Directions
Print exactly the lines below between the line holding "133 | 569 |" and the line holding "gained 11 ps", inclusive, and nothing more.

Data to use
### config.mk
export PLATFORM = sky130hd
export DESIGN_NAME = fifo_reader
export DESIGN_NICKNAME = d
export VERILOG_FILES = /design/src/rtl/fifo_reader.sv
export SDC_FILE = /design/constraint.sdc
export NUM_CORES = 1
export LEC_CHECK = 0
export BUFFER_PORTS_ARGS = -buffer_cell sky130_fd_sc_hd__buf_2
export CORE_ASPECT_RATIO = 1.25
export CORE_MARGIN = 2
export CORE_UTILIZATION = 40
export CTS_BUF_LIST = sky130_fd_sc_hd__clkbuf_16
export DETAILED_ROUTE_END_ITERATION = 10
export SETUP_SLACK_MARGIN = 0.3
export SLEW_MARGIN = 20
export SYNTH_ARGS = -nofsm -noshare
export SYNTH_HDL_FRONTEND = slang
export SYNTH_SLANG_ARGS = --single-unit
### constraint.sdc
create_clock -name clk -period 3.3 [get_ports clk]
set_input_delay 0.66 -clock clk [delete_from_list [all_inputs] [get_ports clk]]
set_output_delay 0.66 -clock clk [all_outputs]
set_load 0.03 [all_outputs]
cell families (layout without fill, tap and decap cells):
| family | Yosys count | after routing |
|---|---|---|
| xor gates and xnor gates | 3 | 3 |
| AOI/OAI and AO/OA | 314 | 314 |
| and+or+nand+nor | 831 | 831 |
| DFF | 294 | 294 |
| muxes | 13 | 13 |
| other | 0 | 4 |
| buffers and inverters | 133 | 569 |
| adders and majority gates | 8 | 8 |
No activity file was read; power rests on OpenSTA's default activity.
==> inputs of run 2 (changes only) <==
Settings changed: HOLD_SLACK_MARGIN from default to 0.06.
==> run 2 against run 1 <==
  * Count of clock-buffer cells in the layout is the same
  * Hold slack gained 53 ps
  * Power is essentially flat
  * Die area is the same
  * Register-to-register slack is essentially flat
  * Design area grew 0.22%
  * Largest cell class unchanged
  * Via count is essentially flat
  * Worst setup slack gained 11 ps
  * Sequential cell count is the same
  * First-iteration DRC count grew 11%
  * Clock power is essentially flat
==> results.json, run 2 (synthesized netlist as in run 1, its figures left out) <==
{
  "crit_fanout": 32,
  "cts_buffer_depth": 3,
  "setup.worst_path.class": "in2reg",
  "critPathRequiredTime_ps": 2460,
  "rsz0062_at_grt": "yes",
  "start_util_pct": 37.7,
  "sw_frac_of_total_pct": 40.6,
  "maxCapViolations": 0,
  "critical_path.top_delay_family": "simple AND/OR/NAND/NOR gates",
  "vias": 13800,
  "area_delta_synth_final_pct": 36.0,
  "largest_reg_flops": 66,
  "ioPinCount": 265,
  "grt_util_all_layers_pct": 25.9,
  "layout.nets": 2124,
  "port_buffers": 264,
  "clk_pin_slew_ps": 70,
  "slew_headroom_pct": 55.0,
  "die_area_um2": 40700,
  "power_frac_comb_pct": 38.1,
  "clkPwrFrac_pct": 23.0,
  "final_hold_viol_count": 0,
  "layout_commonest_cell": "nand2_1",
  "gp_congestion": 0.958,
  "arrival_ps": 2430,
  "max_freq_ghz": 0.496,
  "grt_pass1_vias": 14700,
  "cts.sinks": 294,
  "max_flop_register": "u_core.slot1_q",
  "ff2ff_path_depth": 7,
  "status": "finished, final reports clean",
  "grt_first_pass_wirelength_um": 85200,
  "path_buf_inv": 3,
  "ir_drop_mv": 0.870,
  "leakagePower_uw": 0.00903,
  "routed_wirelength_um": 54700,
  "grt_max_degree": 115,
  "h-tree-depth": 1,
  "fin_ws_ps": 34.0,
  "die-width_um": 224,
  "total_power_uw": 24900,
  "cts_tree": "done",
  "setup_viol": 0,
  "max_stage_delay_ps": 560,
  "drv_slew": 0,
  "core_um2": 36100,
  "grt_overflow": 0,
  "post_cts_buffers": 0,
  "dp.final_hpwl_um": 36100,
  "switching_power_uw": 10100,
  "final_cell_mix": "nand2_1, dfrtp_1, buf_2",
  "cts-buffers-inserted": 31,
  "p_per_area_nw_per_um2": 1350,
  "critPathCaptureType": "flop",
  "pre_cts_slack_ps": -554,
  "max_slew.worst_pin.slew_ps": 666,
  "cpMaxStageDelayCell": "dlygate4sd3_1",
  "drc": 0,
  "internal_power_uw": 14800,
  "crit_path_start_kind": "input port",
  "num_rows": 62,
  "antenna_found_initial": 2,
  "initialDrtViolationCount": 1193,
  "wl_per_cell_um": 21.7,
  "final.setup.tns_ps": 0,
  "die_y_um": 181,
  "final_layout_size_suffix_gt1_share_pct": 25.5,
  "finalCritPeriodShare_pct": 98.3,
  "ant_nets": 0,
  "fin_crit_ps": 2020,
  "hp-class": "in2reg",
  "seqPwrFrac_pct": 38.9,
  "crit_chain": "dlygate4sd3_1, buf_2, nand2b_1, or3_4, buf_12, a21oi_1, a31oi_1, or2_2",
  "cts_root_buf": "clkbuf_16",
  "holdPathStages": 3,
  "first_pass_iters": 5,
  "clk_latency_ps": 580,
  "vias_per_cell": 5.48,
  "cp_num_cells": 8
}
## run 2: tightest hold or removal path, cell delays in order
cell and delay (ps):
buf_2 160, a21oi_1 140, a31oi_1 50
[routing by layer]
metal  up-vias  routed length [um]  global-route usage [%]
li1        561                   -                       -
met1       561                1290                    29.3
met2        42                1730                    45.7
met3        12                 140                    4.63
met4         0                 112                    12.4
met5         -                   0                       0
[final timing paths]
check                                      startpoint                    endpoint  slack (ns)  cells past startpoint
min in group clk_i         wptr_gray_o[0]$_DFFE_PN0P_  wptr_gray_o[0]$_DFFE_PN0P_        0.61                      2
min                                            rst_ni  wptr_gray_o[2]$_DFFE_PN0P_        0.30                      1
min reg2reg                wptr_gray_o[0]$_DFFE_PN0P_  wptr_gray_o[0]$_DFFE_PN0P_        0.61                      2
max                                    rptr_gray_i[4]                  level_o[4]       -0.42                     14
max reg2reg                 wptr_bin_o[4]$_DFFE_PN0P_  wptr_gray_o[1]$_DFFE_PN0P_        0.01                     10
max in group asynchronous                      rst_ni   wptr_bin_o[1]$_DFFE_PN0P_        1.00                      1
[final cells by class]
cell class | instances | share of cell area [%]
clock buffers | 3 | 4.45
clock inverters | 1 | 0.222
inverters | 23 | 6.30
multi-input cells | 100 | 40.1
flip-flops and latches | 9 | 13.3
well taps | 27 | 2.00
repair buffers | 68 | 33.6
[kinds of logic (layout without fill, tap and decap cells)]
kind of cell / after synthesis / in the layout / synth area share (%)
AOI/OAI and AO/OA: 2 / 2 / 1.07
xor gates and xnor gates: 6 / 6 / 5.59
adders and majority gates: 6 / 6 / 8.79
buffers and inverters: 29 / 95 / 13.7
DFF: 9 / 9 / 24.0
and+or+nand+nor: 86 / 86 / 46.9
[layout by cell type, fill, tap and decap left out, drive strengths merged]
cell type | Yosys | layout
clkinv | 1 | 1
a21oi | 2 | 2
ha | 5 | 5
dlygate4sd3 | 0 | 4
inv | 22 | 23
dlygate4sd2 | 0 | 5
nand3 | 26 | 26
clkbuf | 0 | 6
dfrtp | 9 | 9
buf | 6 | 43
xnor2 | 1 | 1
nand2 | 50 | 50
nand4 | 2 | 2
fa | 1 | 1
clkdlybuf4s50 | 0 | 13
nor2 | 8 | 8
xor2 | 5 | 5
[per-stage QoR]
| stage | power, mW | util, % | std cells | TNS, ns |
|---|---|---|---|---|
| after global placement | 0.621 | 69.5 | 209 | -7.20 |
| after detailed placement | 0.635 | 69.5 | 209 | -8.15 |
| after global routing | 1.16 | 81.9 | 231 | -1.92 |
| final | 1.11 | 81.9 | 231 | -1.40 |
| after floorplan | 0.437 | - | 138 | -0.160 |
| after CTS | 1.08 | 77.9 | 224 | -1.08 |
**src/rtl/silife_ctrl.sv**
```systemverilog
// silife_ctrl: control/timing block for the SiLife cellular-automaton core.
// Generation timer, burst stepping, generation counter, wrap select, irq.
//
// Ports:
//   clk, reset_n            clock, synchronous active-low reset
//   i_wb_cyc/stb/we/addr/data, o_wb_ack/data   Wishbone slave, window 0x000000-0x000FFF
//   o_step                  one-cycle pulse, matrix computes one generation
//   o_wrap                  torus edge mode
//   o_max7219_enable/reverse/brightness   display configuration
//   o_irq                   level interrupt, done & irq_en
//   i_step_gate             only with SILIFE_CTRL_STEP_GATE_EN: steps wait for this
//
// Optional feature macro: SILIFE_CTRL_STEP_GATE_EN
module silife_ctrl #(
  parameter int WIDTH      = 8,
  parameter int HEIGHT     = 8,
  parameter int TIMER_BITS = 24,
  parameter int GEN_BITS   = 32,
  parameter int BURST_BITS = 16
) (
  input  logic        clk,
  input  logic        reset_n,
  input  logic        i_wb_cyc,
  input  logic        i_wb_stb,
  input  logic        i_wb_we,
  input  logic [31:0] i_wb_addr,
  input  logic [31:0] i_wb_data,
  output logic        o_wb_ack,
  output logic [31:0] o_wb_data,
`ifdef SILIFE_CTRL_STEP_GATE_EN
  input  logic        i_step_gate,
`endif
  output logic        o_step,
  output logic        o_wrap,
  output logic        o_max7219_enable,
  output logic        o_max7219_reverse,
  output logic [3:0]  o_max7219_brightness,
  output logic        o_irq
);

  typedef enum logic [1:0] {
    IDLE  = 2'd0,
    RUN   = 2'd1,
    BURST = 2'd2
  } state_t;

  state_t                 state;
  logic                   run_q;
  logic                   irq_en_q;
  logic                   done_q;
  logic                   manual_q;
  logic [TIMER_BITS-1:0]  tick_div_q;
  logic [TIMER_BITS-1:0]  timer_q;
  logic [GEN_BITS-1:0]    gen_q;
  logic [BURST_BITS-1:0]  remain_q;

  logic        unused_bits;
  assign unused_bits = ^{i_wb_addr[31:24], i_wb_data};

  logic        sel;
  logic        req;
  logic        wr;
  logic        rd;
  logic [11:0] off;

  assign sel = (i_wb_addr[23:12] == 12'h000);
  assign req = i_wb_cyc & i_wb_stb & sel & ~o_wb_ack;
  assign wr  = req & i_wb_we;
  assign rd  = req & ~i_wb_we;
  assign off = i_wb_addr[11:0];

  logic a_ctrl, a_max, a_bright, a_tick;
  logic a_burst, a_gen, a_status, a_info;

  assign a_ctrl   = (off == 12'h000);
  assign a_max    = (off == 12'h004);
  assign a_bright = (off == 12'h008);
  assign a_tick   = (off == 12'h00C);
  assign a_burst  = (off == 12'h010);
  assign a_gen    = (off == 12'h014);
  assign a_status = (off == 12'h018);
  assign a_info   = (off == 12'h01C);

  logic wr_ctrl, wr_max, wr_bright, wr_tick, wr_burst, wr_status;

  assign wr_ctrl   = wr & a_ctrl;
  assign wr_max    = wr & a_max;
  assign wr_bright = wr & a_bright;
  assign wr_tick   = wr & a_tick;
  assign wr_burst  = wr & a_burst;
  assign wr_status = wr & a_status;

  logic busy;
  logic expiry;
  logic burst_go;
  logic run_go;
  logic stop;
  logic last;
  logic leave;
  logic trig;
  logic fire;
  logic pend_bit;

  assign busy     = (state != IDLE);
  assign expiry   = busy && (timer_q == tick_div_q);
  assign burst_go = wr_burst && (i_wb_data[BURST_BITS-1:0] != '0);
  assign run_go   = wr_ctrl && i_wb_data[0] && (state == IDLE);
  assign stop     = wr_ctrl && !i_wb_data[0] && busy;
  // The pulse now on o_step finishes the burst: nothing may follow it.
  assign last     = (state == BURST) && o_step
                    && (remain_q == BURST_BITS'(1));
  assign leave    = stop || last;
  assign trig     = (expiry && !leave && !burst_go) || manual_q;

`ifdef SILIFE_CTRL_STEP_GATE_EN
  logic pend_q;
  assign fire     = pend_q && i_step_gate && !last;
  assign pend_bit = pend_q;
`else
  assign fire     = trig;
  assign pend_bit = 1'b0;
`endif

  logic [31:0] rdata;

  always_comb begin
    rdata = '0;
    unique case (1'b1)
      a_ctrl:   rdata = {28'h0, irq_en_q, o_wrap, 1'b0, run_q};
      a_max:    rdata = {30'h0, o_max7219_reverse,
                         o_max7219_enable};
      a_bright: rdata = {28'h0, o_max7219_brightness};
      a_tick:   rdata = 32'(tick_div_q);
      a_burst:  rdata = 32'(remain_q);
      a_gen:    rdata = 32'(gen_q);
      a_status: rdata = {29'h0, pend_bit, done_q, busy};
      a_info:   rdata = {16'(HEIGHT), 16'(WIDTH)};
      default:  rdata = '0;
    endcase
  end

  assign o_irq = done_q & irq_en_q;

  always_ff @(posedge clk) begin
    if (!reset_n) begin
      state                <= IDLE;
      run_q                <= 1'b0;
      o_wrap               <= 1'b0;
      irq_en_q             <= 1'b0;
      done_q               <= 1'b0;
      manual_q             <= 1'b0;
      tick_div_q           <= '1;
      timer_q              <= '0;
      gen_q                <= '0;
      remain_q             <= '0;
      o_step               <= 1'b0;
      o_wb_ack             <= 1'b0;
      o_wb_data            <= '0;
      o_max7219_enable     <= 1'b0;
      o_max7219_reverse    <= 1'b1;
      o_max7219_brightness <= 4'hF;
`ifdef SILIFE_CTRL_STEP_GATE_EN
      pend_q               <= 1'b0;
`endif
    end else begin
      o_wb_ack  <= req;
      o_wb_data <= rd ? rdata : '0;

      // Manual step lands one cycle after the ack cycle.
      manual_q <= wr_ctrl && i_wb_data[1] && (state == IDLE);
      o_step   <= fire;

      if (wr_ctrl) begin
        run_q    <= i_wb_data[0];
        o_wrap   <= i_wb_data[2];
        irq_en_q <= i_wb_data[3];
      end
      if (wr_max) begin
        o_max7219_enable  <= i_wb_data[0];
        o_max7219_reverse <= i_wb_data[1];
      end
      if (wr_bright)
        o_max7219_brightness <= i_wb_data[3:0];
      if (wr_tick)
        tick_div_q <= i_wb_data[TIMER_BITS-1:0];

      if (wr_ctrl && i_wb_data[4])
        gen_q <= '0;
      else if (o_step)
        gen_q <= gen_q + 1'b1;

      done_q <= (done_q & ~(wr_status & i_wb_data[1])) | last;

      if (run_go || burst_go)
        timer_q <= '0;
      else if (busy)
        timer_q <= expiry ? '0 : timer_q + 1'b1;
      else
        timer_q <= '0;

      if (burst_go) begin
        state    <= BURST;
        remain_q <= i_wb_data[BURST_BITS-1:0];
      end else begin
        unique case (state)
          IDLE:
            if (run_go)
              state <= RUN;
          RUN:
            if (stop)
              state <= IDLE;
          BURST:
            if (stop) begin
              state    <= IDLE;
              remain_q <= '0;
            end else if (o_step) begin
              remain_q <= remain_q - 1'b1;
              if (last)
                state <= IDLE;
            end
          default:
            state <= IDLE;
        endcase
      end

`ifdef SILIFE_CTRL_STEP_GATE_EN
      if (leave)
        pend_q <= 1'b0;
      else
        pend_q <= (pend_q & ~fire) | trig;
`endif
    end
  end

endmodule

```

...

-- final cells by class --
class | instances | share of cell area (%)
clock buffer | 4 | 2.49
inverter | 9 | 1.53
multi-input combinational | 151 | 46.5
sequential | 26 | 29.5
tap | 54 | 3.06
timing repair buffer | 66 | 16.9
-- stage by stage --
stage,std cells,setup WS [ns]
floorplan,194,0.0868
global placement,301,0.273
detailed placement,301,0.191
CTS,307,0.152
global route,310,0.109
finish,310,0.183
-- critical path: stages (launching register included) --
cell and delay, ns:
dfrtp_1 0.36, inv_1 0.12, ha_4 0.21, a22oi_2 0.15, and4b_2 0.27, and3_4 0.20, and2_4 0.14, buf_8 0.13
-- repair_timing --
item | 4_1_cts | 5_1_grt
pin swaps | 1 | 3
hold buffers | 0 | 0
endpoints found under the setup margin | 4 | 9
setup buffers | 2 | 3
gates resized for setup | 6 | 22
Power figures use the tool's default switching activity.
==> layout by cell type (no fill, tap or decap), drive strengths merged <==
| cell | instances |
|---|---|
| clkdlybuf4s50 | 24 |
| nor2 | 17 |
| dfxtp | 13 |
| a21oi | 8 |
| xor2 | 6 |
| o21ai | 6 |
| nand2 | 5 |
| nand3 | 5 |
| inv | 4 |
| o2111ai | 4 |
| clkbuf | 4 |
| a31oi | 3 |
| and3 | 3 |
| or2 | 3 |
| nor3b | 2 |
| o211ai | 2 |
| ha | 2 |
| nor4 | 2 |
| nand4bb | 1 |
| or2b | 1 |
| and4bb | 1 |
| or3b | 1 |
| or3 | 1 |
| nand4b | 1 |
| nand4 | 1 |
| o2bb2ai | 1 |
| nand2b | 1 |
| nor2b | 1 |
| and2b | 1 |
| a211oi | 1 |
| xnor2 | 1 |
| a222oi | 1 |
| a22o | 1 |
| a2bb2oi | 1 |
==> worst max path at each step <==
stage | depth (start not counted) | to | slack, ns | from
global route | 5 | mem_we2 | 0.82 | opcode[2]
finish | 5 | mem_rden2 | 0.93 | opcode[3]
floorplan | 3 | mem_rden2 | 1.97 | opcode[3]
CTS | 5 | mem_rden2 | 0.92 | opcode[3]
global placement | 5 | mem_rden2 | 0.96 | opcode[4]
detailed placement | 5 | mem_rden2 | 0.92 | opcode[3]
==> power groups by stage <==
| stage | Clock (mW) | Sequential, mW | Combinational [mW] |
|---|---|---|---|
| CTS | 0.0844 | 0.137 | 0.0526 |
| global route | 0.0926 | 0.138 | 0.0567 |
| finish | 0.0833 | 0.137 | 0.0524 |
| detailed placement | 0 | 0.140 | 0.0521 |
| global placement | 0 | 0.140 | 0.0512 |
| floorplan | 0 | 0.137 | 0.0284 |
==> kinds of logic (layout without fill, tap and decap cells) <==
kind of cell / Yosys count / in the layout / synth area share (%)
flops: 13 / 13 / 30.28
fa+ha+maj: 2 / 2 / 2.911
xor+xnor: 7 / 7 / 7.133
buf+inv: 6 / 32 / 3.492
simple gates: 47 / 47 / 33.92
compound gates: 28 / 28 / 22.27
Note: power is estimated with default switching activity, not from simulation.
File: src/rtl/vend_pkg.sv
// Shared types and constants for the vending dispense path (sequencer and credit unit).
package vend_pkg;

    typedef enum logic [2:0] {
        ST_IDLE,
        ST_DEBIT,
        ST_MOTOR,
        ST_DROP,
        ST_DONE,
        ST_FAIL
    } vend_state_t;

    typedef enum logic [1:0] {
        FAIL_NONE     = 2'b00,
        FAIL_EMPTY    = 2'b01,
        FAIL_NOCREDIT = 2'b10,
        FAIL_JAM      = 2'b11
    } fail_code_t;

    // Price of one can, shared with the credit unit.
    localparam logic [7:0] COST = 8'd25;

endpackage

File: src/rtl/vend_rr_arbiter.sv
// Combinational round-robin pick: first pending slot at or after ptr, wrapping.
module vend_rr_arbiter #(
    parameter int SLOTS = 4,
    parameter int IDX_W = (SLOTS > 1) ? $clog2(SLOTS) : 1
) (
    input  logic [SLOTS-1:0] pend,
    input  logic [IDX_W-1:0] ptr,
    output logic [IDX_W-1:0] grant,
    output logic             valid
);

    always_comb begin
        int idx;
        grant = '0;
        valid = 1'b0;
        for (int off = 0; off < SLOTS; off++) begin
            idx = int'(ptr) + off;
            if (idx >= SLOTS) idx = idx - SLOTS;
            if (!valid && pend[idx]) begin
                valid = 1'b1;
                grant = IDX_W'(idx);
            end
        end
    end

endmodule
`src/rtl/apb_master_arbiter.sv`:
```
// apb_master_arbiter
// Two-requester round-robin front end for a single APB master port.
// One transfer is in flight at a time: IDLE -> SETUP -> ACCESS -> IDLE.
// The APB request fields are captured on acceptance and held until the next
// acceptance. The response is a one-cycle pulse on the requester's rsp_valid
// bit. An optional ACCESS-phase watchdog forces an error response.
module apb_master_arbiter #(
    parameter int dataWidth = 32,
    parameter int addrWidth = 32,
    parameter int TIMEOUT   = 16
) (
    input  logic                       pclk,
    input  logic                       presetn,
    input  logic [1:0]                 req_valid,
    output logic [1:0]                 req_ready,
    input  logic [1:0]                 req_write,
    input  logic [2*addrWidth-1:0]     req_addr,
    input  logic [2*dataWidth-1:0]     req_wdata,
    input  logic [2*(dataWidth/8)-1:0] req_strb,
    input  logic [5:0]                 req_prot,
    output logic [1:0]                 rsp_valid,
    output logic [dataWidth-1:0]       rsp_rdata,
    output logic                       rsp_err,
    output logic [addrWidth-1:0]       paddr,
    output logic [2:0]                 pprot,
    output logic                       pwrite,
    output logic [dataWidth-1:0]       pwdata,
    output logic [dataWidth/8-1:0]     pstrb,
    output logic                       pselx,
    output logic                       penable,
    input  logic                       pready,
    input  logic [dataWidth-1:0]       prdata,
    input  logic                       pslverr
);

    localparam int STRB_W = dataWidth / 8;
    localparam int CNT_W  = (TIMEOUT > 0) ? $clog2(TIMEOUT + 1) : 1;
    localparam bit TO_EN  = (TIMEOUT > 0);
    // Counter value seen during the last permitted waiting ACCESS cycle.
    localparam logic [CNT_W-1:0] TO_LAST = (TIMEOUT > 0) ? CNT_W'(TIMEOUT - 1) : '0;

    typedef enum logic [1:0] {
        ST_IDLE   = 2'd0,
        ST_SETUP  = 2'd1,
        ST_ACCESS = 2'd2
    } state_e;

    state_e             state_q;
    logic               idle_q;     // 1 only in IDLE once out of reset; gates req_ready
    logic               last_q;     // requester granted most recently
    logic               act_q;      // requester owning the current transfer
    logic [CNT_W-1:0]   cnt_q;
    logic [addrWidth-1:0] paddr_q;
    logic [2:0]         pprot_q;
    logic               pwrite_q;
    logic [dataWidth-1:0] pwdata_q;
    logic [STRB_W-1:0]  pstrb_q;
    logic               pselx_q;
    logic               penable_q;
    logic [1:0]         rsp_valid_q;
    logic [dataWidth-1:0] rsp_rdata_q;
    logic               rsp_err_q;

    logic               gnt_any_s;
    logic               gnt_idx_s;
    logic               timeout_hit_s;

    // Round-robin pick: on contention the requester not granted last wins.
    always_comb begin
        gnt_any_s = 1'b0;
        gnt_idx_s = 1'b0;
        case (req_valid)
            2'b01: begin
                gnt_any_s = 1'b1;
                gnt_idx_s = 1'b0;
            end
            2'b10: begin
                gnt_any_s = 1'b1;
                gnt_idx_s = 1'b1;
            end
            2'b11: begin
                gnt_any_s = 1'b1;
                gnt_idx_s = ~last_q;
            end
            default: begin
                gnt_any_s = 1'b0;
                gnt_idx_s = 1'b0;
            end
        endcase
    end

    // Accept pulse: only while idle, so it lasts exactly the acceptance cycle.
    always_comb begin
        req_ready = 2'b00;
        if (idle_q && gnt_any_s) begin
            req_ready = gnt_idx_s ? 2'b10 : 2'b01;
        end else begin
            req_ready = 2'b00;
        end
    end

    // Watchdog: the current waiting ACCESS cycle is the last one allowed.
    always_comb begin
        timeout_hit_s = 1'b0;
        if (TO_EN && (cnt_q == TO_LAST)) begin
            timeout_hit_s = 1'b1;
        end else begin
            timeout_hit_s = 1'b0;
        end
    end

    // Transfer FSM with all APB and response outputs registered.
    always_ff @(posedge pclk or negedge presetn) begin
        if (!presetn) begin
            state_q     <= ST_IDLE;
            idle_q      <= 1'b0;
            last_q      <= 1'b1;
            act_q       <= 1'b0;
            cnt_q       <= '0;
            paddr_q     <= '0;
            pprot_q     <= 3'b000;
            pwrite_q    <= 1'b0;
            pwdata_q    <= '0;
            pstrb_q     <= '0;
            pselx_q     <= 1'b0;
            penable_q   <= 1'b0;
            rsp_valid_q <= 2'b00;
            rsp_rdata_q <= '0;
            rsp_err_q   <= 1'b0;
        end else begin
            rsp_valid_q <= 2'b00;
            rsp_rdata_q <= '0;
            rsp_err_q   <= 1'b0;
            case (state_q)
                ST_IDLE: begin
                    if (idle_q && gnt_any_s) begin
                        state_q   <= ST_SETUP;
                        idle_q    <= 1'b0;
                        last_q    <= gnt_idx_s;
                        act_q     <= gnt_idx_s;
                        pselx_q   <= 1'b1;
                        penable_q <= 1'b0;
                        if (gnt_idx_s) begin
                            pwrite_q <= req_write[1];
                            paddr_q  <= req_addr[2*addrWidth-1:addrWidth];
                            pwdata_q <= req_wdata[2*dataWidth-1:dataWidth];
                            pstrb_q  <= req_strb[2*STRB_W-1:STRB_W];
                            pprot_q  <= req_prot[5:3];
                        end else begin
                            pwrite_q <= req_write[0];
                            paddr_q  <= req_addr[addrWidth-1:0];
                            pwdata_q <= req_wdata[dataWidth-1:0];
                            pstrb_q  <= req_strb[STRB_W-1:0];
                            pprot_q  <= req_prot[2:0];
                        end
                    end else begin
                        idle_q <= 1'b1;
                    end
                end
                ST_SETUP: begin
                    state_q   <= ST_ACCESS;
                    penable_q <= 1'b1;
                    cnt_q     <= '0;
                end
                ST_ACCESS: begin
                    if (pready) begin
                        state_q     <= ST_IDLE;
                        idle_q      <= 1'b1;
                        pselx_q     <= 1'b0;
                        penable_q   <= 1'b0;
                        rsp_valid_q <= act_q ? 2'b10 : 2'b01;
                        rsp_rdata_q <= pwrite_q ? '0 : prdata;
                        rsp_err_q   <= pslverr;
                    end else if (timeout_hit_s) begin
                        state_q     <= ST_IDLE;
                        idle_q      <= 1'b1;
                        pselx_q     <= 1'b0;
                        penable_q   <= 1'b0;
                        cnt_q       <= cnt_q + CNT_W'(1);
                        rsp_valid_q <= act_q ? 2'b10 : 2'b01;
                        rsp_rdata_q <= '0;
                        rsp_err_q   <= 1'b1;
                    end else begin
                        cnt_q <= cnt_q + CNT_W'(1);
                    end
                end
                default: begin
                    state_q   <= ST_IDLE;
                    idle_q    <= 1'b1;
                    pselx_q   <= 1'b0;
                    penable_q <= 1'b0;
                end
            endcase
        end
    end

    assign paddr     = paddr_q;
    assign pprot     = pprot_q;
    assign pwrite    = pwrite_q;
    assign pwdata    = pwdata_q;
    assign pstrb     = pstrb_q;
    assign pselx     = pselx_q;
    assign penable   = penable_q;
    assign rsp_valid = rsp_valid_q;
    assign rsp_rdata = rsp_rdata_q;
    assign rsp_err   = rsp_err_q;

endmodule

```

==

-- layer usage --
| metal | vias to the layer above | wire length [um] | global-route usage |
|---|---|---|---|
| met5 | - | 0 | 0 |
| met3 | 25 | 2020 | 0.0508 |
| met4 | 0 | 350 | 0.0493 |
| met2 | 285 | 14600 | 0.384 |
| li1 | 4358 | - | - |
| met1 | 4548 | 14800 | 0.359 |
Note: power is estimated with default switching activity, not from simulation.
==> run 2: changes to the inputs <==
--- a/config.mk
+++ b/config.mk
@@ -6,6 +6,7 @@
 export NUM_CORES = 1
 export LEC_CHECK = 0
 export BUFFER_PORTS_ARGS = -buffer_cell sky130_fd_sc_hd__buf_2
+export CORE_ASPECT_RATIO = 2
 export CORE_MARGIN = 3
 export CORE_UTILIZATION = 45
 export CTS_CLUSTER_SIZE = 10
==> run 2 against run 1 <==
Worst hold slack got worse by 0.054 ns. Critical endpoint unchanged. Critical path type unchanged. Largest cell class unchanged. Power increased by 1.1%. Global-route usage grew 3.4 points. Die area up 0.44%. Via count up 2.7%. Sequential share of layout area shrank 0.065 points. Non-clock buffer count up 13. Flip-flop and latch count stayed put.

Exercise result
| buffers and inverters | 133 | 569 |
| adders and majority gates | 8 | 8 |
No activity file was read; power rests on OpenSTA's default activity.
==> inputs of run 2 (changes only) <==
Settings changed: HOLD_SLACK_MARGIN from default to 0.06.
==> run 2 against run 1 <==
  * Count of clock-buffer cells in the layout is the same
  * Hold slack gained 53 ps
  * Power is essentially flat
  * Die area is the same
  * Register-to-register slack is essentially flat
  * Design area grew 0.22%
  * Largest cell class unchanged
  * Via count is essentially flat
  * Worst setup slack gained 11 ps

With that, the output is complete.